Assieme all'ironia pungente e a sprazzi di comodo fatalismo, questa sorta di flusso vitale represso, un po' contorto e incontrollato - intriso certo di candore, di malizia opportunista, eppure alimentato da una spinta in direzione opposta a ciò che si presume (o ci si e' piegati a considerare) inamovibile: una curiosità autentica, quindi (Enid-lingua-lunga si fa cacciare da un lavoro ma tenta, benché le venga poi scippata, la via di una borsa di studio; Rebecca comincia a guadagnare per metter su casa) - percorre in sotterranea le vicende delle due ragazze (le quali, in genere, di romantico o mirifico hanno ben poco, dipanandosi nelle pieghe di un tran tran cristallizzato dal gelo dei suoi poli attrattivi di consumo - diner, centri commerciali, simulazioni di "tipiche tavole calde anni '50" - e tra le ansie contraddittorie e le irresolutezze di tipi umani sempre ad un passo dal crollo nervoso o dall'accasciarsi in una stranita rassegnazione - estremi non lontani dal mood interiore di certi personaggi di George Saunders -), arrivando, alla lunga, a preservarne l'identità dall'appiccicume del quotidiano nella forma di una marginalità matura perché accettata infine come contributo personale alla riduzione della conflittualità.
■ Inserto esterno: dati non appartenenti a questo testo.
==> flow/design.v (excerpt) <==
module Top_FFT #(
    parameter   INTEGER_SIZE = 4,
                FRACT_SIZE = 14,
                NFFT = 64
) (
    input       wire                                             clk, rst,
    input       wire                                             start_FFT,
    input       wire    signed  [INTEGER_SIZE+FRACT_SIZE-1:0]    serial_in_r, serial_in_i,
    output      wire    signed  [INTEGER_SIZE+FRACT_SIZE-1:0]    serial_out_r, serial_out_i,
    output      wire                                             end_FFT, data_valid_FFT
);
make LEC_CHECK=0 ABC_AREA=1 CAP_MARGIN=5 CORE_MARGIN=2 CORE_UTILIZATION=70 CTS_CLUSTER_DIAMETER=72 CTS_CLUSTER_SIZE=54 GPL_ROUTABILITY_DRIVEN=1 HOLD_SLACK_MARGIN=0.3 SETUP_SLACK_MARGIN=1.57 SLEW_MARGIN=20 TNS_END_PERCENT=75 finish   # period 5.96 ns
run.sh (not shown) runs the stock make flow with config.mk's settings and CLKGATE_MAP_FILE=.
The baseline died in global routing (5_1_grt), error ODB-0269.
Then changed:
Settings changed: ABC_AREA 1 to default, CTS_CLUSTER_SIZE 54 to 21, HOLD_SLACK_MARGIN 0.3 to default, PLACE_DENSITY from default to 0.65, SETUP_SLACK_MARGIN 1.57 to 0.82.
Clock period 5.96 ns to 8.4 ns, I/O delays scaled along.
Result: With this change the flow finished with timing, DRC and antenna clean. Area after synthesis drops by a few percent. Synthesized cell count drops by about a fifth. Die area drops by a few percent.
Then changed:
Settings changed: ABC_AREA from default to 1, CORE_ASPECT_RATIO from default to 0.5, CTS_CLUSTER_SIZE 21 to 54, PLACE_DENSITY 0.65 to default, SETUP_SLACK_MARGIN 0.82 to 1.59.
Clock period 8.4 ns to 5.96 ns, I/O delays scaled along.
Outcome: The changed run aborted during global routing (5_1_grt), error GRT-0232. Synthesized cell count went up by 19%. Die size went up by 4.0%. Synthesized area went up by 3.9%.

Starting RTL as in the previous note.
clock: 6.08 ns
lec_check: 0
abc_area: 1
cap_margin: 5
core_margin: 2
core_utilization: 70
cts_cluster_diameter: 352
cts_cluster_size: 54
gpl_routability_driven: 1
hold_slack_margin: 0.3
setup_slack_margin: 0.72
slew_margin: 20
tns_end_percent: 75
The baseline did not get past global routing (5_1_grt) (GRT-0232).
Next try:
- CTS_CLUSTER_DIAMETER: 352 -> 72
- HOLD_SLACK_MARGIN: 0.3 -> default
- PLACE_DENSITY_LB_ADDON: default -> 0.01
- SETUP_SLACK_MARGIN: 0.72 -> 1.76
- clock period: 6.08 -> 5.96 ns (I/O delays scaled with it)
Effect: The new run stopped in global routing (5_1_grt), error GRT-0116. Area after synthesis is unchanged. Die size stays the same. Synthesized cell count does not change.
Next try:
- CAP_MARGIN: 5 -> 20
- CORE_UTILIZATION: 70 -> 72
- CTS_CLUSTER_DIAMETER: 72 -> 396
- CTS_CLUSTER_SIZE: 54 -> 100
- GPL_ROUTABILITY_DRIVEN: 1 -> default
- PLACE_DENSITY: default -> 0.6
- PLACE_DENSITY_LB_ADDON: 0.01 -> default
- SETUP_SLACK_MARGIN: 1.76 -> -0.56
- TNS_END_PERCENT: 75 -> default
The changed run ended with an error in global routing (5_1_grt) with ODB-0269.
Synthesized area is unchanged.
Die size goes down by about 2.8%.
Synthesized cell count does not change.
Next try:
- ABC_AREA: 1 -> default
- CTS_CLUSTER_DIAMETER: 396 -> 227
- CTS_CLUSTER_SIZE: 100 -> default
- SETUP_SLACK_MARGIN: -0.56 -> default
- clock period: 5.96 -> 7.48 ns (I/O delays scaled with it)
The new run aborted during clock tree synthesis (4_1_cts), error DPL-0033. Die size is lower by a few percent. Synthesized cell count is lower by about a fifth. Synthesized area is lower by a few percent.

build 52:
Starting RTL as in the previous note.
Settings: LEC_CHECK=0, CAP_MARGIN=5, CORE_MARGIN=2, CORE_UTILIZATION=61, CTS_CLUSTER_DIAMETER=72, CTS_CLUSTER_SIZE=33, GPL_ROUTABILITY_DRIVEN=1, PLACE_DENSITY=0.62, SETUP_SLACK_MARGIN=-0.31, SLEW_MARGIN=20, TNS_END_PERCENT=75; clock period 5.97 ns.
[flow] build 52 | stages: complete | final checks: fail | reason: negative setup slack
[inputs] build 78 vs build 52
Settings: a change of SETUP_SLACK_MARGIN from -0.31 to 0.82; an added PLACE_DENSITY_LB_ADDON of 0.05; a deleted PLACE_DENSITY that had been 0.62; a change of the clock period (ns, I/O delays scaled along) from 5.97 to 8.4.
==> results <==
- Build 78 finished every step from synthesis to the final layout, and the layout passed the timing, design-rule and antenna checks.
- Build 78 vs build 52 on fraction of met1 tracks used by global routing: build 78 is the lower one.
- Comparing build 78 and build 52, the higher global-route usage is on build 52.
- Post-CTS setup repair buffer count (build 78 / build 52): 1.19
- Build 78 has more setup slack than build 52.
Modified inputs, build 18 compared to build 78
Settings: SETUP_SLACK_MARGIN now -0.31, was 0.82; GPL_ROUTABILITY_DRIVEN now 0, was 1; GPL_TIMING_DRIVEN now 0, previously not set; ABC_AREA now 1, previously not set; CTS_CLUSTER_SIZE now 15, was 33; CTS_CLUSTER_DIAMETER now 182, was 72; CORE_UTILIZATION now 36, was 61; TNS_END_PERCENT now 70, was 75; PLACE_DENSITY_LB_ADDON now 0.08, was 0.05; CAP_MARGIN now 15, was 5; CELL_PAD_IN_SITES_DETAIL_PLACEMENT now 2, previously not set.
## What came out
- Completing all stages was not enough for build 18: its layout failed the final checks because of negative setup slack.
- Compared with build 78, build 18 ends up with more cell area.
- Number of clock buffer instances in the layout (higher): build 18
- Taking build 78 as the reference, in build 18 proportion of power drawn by combinational gates moved up, setup-violating endpoint count in the final report now sits higher, chip area in the Yosys report rose 8100 sq um.
- Sort build 18 and build 78 by share of cell area taken by flip-flops and latches desc -> top: build 78
- The number of buffers added by the clock tree synthesis step in build 18 was higher than what build 78 gave.
- Build 18 vs. build 78: count of inserted antenna diode cells went up by 131.
- In build 18 the cell total in the yosys stat output turned out 3356 higher than in build 78.
- Diff build 18 and build 78: adder-cell share of the synthesized area lower in build 18
- Of build 18 and build 78, it is build 18 that has the higher power per unit of standard cell area.
Here is what was changed in the inputs of build 91 compared with build 18.
Settings: removing CELL_PAD_IN_SITES_DETAIL_PLACEMENT (formerly 2); changing CTS_CLUSTER_DIAMETER from 182 to 273; removing GPL_TIMING_DRIVEN (formerly 0); changing CAP_MARGIN from 15 to 35; removing PLACE_DENSITY_LB_ADDON (formerly 0.08); changing TNS_END_PERCENT from 70 to 75; removing ABC_AREA (formerly 1); changing CTS_CLUSTER_SIZE from 15 to 14; changing CORE_UTILIZATION from 36 to 70; changing the clock period (ns, I/O delays scaled along) from 8.4 to 7.17.
Notes after the runs:
- Build 91 never completed, since it errored out during 3_5_place_dp.
- Diff build 18 -> build 91 | post-synthesis instance area | decrease of about 4%
- Synthesized cell count (build 91 vs. build 18) decreases by more than 10%
- Cell count listed in synth_stat.txt for build 91: 3356 down relative to build 18
- For the area fraction in compound gates after synthesis, build 91 came in 0.63 points lower than build 18 did.
- Sequential-to-total area share from yosys stat, build 18 and build 91: higher on build 91
- Relative to build 18, the yosys-reported design area after synthesis of build 91 is lower by 3.8%.
- Against build 18, build 91 comes in 29% higher on count of cell types in the netlist.
- Diff build 18 -> build 91: die span in y -29%, xor/xnor share of the synthesized area +1.1 points.

## R
Starting RTL as in the previous note.
clock: 3.99 ns
lec_check: 0
abc_area: 1
cap_margin: 20
core_margin: 2
core_utilization: 64
cts_cluster_size: 99
place_density: 0.6
setup_slack_margin: 0.51
slew_margin: 20
R did not finish; a tool error ended it in global routing (5_1_grt).
For S, these inputs were changed with respect to R:
- a deleted ABC_AREA that had been 1
- a deleted CTS_CLUSTER_SIZE that had been 99
- a deleted SETUP_SLACK_MARGIN that had been 0.51
- a change of CORE_UTILIZATION from 64 to 40
- a change of the clock period (ns, I/O delays scaled along) from 3.99 to 12.0
Results
- The flow did not stop early for S: all stages ran, and the layout cleared the timing, design-rule and antenna checks.
- Diff R -> S: floorplan die width up 140 um, pre-CTS setup slack up 5.16 ns, xor and xnor fraction of the mapped netlist area up 1.1 points.
- Summary of S over R: initial cell density of the core decreased by 24 points relative to the old numbers, sequential-to-total area share from yosys stat saw an increase.
- In S the synthesis area per yosys turned out about 4% lower than in R.
- S vs. R: area after detailed placement -27000 um2, area after synthesis -3.8%.
- [S] post-placement cell count fell 12% relative to R
- Chip area grows by more than half when moving from R to S.

Top_FFT again, from the RTL that the note above started with.
make LEC_CHECK=0 CAP_MARGIN=20 CORE_MARGIN=2 CORE_UTILIZATION=70 CTS_CLUSTER_DIAMETER=88 CTS_CLUSTER_SIZE=35 PLACE_DENSITY=0.65 SLEW_MARGIN=20 finish   # period 7.07 ns
The starting point did not get past detailed placement (DPL-0033).
Then changed:
CORE_UTILIZATION = 40   (was 70)
CTS_CLUSTER_DIAMETER = not set   (was 88)
CTS_CLUSTER_SIZE = not set   (was 35)
PLACE_DENSITY = 0.6   (was 0.65)
clock period = 10.7 ns   (was 7.07 ns; I/O delays follow)
What happened: The changed run finished with timing, DRC and antenna clean. Area after synthesis stays the same. Die size goes up by 74%. Synthesized cell count is unchanged.

## job 6712
Starting RTL as in the previous note.
clock: 6.09 ns
lec_check: 0
abc_area: 1
cap_margin: 10
core_margin: 2
core_utilization: 72
cts_cluster_diameter: 391
cts_cluster_size: 99
place_density: 0.38
setup_slack_margin: -0.6
slew_margin: 20
Job 6712: it failed with a tool error in global routing (5_1_grt), so there are no final results.
Here is what was changed in the inputs of job 5817 compared with job 6712.
- swapping 0.38 for 0.62 in PLACE_DENSITY
- clearing ABC_AREA, which used to be 1
- swapping 10 for 20 in CAP_MARGIN
- clearing CTS_CLUSTER_DIAMETER, which used to be 391
- swapping 99 for 46 in CTS_CLUSTER_SIZE
- clearing SETUP_SLACK_MARGIN, which used to be -0.6
- swapping 6.09 for 8.09 in the clock period (ns, I/O delays scaled along)
## What came out
Not one of job 6712 and job 5817 finished clean. Job 6712 has a higher last weighted congestion value of the routability-driven placer than job 5817. Diff job 6712 -> job 5817: die height went down, number of distinct library cells after synthesis went up.
#### Input delta (job 704 over job 5817)
- CORE_UTILIZATION now 70, was 72
- CTS_CLUSTER_SIZE now 35, was 46
Results
Job 704 ran in full, but the layout does not pass; the checks complain about setup timing.
In the flow results for job 5817 and job 704, the count of standard-cell rows is larger on job 704.
| last weighted congestion value of the routability-driven placer | job 704 vs job 5817 | ≈ equal |
Horizontal die dimension went up slightly going from job 5817 to job 704.
Compared with job 5817, in job 704 standard cell core area now larger; chip area now larger; count of mapped cells out of synthesis comparable; fraction of synthesized area in multiplexers comparable.
Setup changes, job 704 to job 3126
- swapping 70 for 28 in CORE_UTILIZATION
- swapping 0.62 for 0.6 in PLACE_DENSITY
- clearing CTS_CLUSTER_SIZE, which used to be 35
- swapping 8.09 for 19.1 in the clock period (ns, I/O delays scaled along)
==> comparison <==
- Higher proportion of power drawn by combinational gates among job 3126 and job 704: job 704
- Job 3126 has completed all stages; timing, DRC and antenna checks passed.
- In job 3126 relative to job 704, number of global-route vias before repair had gone down by a little under 10%.
- Compared with job 704, job 3126 shows a lower global routing usage summed across all routing layers.
- Portion of total power attributed to sequential cells up 0.8 points in job 3126 wrt job 704
- Standby leakage power came out lower on job 3126 than on job 704.
- Of job 3126 and job 704, the run reporting the higher number of buffer and inverter instances along the worst setup path was job 704.
- Re count of filler cells inserted in the layout: job 3126 and job 704 aren't equal, and the lower value belongs to job 704.
- Sort job 3126 and job 704 by post-route worst setup slack, ascending, and job 704 comes first.
- Compared with job 704, job 3126 shows a lower depth of the most critical reg-to-reg path.

## nickel
Starting RTL as in the previous note.
Settings: LEC_CHECK=0, CAP_MARGIN=10, CORE_MARGIN=6, CORE_UTILIZATION=47, GPL_TIMING_DRIVEN=0, MAX_ROUTING_LAYER=met4, PLACE_DENSITY_LB_ADDON=0.09, SLEW_MARGIN=40; clock period 7.13 ns.
In nickel the implementation completed, yet the final layout does not meet the checks, the culprit being setup timing.
Input-level comparison between yarrow and nickel:
==> flow/config.mk <==
export PLATFORM = sky130hd
export DESIGN_NAME = Top_FFT
export DESIGN_NICKNAME = Top_FFT
export VERILOG_FILES = /design/flow/design.v
export SDC_FILE = /design/flow/constraint.sdc
export NUM_CORES = 4
export LEC_CHECK = 0
export CAP_MARGIN = 20
export CORE_MARGIN = 2
export CORE_UTILIZATION = 72
export PLACE_DENSITY = 0.4
export SLEW_MARGIN = 20
==> flow/constraint.sdc <==
create_clock -name core_clock -period 6.18 [get_ports {clk}]
set_input_delay 1.2360 -clock core_clock [delete_from_list [all_inputs] [get_ports {clk}]]
set_output_delay 1.2360 -clock core_clock [all_outputs]
set_load 0.01 [all_outputs]
Findings:
- yarrow: GRT-0232 in 5_1_grt -> run aborted
- Number of setup buffers added after CTS, yarrow and nickel: lower on yarrow
- Taking yarrow over nickel, the vertical die dimension ratio works out to 0.80.
- Re die size: yarrow is 36% down on nickel.
Setup changes, yarrow to lagoon
diff --git a/flow/config.mk b/flow/config.mk
--- a/flow/config.mk
+++ b/flow/config.mk
@@ -10,2 +10,2 @@
-export CORE_UTILIZATION = 72
-export PLACE_DENSITY = 0.4
+export CORE_UTILIZATION = 40
+export PLACE_DENSITY = 0.6
==> flow/constraint.sdc <==
create_clock -name core_clock -period 13.3 [get_ports {clk}]
set_input_delay 2.6600 -clock core_clock [delete_from_list [all_inputs] [get_ports {clk}]]
set_output_delay 2.6600 -clock core_clock [all_outputs]
set_load 0.01 [all_outputs]
==> comparison <==
- Floorplan die width in lagoon vs yarrow: up 34%
- When lagoon is set beside yarrow, its area inside the core boundary turns out to be 80% larger.
- yarrow has a lower vertical die dimension than lagoon.
- lagoon: done, clean on timing, DRC and antenna
- The global placement routability congestion of lagoon falls short of that of yarrow by 0.074.
- In the tables for lagoon and yarrow, count of instances resized after the clock tree is built reads lower with lagoon.
- Taking yarrow as the reference point, the placement row count of lagoon rises by 67.
- From yarrow to lagoon, area share of xor/xnor cells in the synthesized design did not move at all.
- lagoon against yarrow: worst slack after detailed placement increased 4710 ps, die area rose by 230000 sq um.
Changes in sierra relative to lagoon:
diff --git a/flow/config.mk b/flow/config.mk
--- a/flow/config.mk
+++ b/flow/config.mk
@@ -10 +10 @@
-export CORE_UTILIZATION = 40
+export CORE_UTILIZATION = 63
@@ -11,0 +12 @@
+export SETUP_SLACK_MARGIN = 1.93
==> flow/constraint.sdc <==
create_clock -name core_clock -period 7.82 [get_ports {clk}]
set_input_delay 1.5640 -clock core_clock [delete_from_list [all_inputs] [get_ports {clk}]]
set_output_delay 1.5640 -clock core_clock [all_outputs]
set_load 0.01 [all_outputs]
[summary]
- Comparing sierra and lagoon, the higher slew at the pin with the worst max-slew slack was measured on sierra.
- Layout-stage area growth over the synthesis result in sierra is 2.9 points above lagoon.
- Of sierra and lagoon, the run reporting the higher count of non-filler cells in the finished layout was lagoon.
- [sierra] number of antenna violations at the first check in global routing rose 20 relative to lagoon
- Completing all stages was not enough for sierra: its layout failed the final checks because of setup timing.
- In sierra relative to lagoon, number of nets in the layout had gone up by a few percent.
- Diff lagoon -> sierra: final global-route overflow total about even; detailed-routed wire length on met2 rose 15000 um.

Top_FFT again, from the RTL that the note above started with.
// Top_FFT
module Top_FFT #(
    parameter   INTEGER_SIZE = 4,
                FRACT_SIZE = 14,
                NFFT = 64
) (
    input       wire                                             clk, rst,
    input       wire                                             start_FFT,
    input       wire    signed  [INTEGER_SIZE+FRACT_SIZE-1:0]    serial_in_r, serial_in_i,
    output      wire    signed  [INTEGER_SIZE+FRACT_SIZE-1:0]    serial_out_r, serial_out_i,
    output      wire                                             end_FFT, data_valid_FFT
);
localparam DATA_WIDTH = INTEGER_SIZE+FRACT_SIZE ;
wire    [$clog2(NFFT)-1:0]        start_stages;
wire    [DATA_WIDTH-1:0]        stage2_in_r, stage2_in_i;
wire    [DATA_WIDTH-1:0]        stage3_in_r, stage3_in_i;
wire    [DATA_WIDTH-1:0]        stage4_in_r, stage4_in_i;
wire    [DATA_WIDTH-1:0]        stage5_in_r, stage5_in_i;
wire    [DATA_WIDTH-1:0]        stage6_in_r, stage6_in_i;
wire    [DATA_WIDTH-1:0]        stage7_in_r, stage7_in_i;
FFT_1st_stage #(.INTEGER_SIZE(INTEGER_SIZE), .FRACT_SIZE(FRACT_SIZE), .STAGE_NO(1), .NFFT(NFFT)) ST1 (
    .clk(clk),
    .rst(rst),
    .start_conv(start_stages[0]),
    .serial_in_r(serial_in_r),
    .serial_in_i(serial_in_i),
    .serial_out_r(stage2_in_r),
    .serial_out_i(stage2_in_i)
);
FFT_2nd_stage #(.INTEGER_SIZE(INTEGER_SIZE), .FRACT_SIZE(FRACT_SIZE), .STAGE_NO(2), .NFFT(NFFT)) ST2 (
    .clk(clk),
    .rst(rst),
    .start_conv(start_stages[1]),
    .serial_in_r(stage2_in_r),
    .serial_in_i(stage2_in_i),
    .serial_out_r(stage3_in_r),
    .serial_out_i(stage3_in_i)
);
FFT_3rd_stage #(.INTEGER_SIZE(INTEGER_SIZE), .FRACT_SIZE(FRACT_SIZE), .STAGE_NO(3), .NFFT(NFFT)) ST3 (
    .clk(clk),
    .rst(rst),
    .start_conv(start_stages[2]),
    .serial_in_r(stage3_in_r),
    .serial_in_i(stage3_in_i),
    .serial_out_r(stage4_in_r),
  ...
clock: 8.4 ns
lec_check: 0
cap_margin: 15
core_margin: 2
core_utilization: 36
cts_cluster_diameter: 182
cts_cluster_size: 15
gpl_routability_driven: 0
gpl_timing_driven: 0
place_density_lb_addon: 0.05
setup_slack_margin: -0.31
slew_margin: 20
tns_end_percent: 70
The baseline finished with negative setup slack left.
Next try:
CAP_MARGIN = 20   (was 15)
CORE_UTILIZATION = 64   (was 36)
CTS_CLUSTER_DIAMETER = not set   (was 182)
CTS_CLUSTER_SIZE = not set   (was 15)
GPL_ROUTABILITY_DRIVEN = not set   (was 0)
GPL_TIMING_DRIVEN = not set   (was 0)
PLACE_DENSITY = 0.6   (was not set)
PLACE_DENSITY_LB_ADDON = not set   (was 0.05)
SETUP_SLACK_MARGIN = not set   (was -0.31)
TNS_END_PERCENT = not set   (was 70)
clock period = 12.6 ns   (was 8.4 ns; I/O delays follow)
Outcome: Now the flow finished with timing, DRC and antenna clean; routed wire length goes down by about a fifth; cell area went down by a few percent; sequential power went down by a quarter to a third; utilization rose by 29 points.
Power and IR drop assume default switching activity.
Lo stesso rapporto dispari di Enid con Seymour (un affranto e querulo Buscemi ad emblema di un giovane vecchio patetico e insoddisfatto, collezionista di rari 78 giri - uno dei quali, tra l'altro, "Devil got my woman", 1931, di Skip James, diventa un delizioso tormento per Enid - a cui pero' non sfugge il bandolo della propria condizione: "Non sei in grado di avere nessun tipo di rapporto e allora ti riempi la vita di questo", le dice, durante una noiosa serata tra cultori di vecchi dischi, alludendo alla comune mania catalogatrice) vive e prolifera solo in virtù dello squilibrio che la petulanza, l'obliqua malia e il corrosivo brio negativo della teenager inocula nelle fibre spossate di un arreso uomo-massa, restituendogli persino la forza di osare ciò che fino a quel momento egli aveva relegato nell'inconcepibile: frequentare una coetanea.

 
E' così che Zwigoff - in collaborazione con Daniel Clowes, co-sceneggiatore e autore del comic book dal quale il film prende le mosse - riesce, con avvertita naturalezza e senza concedere alla sue protagoniste facili scappatoie ma modulando accorte variazioni sul registro delle emozioni di base (stupore, delusione, rabbia, aspettazione, et.), la' dove molti altri tentativi si arenano nelle agnizioni gratuite o nelle catastrofi sbrigative: rendere motivatamente seducente una visione pessimista (e dall'epilogo incerto) della realtà, delle prospettive personali, del proprio posto in un mondo butterato che nemmeno somiglia più ai colori (pieni) e agli umori (aspri) di un romanzo disegnato intelligente e triste.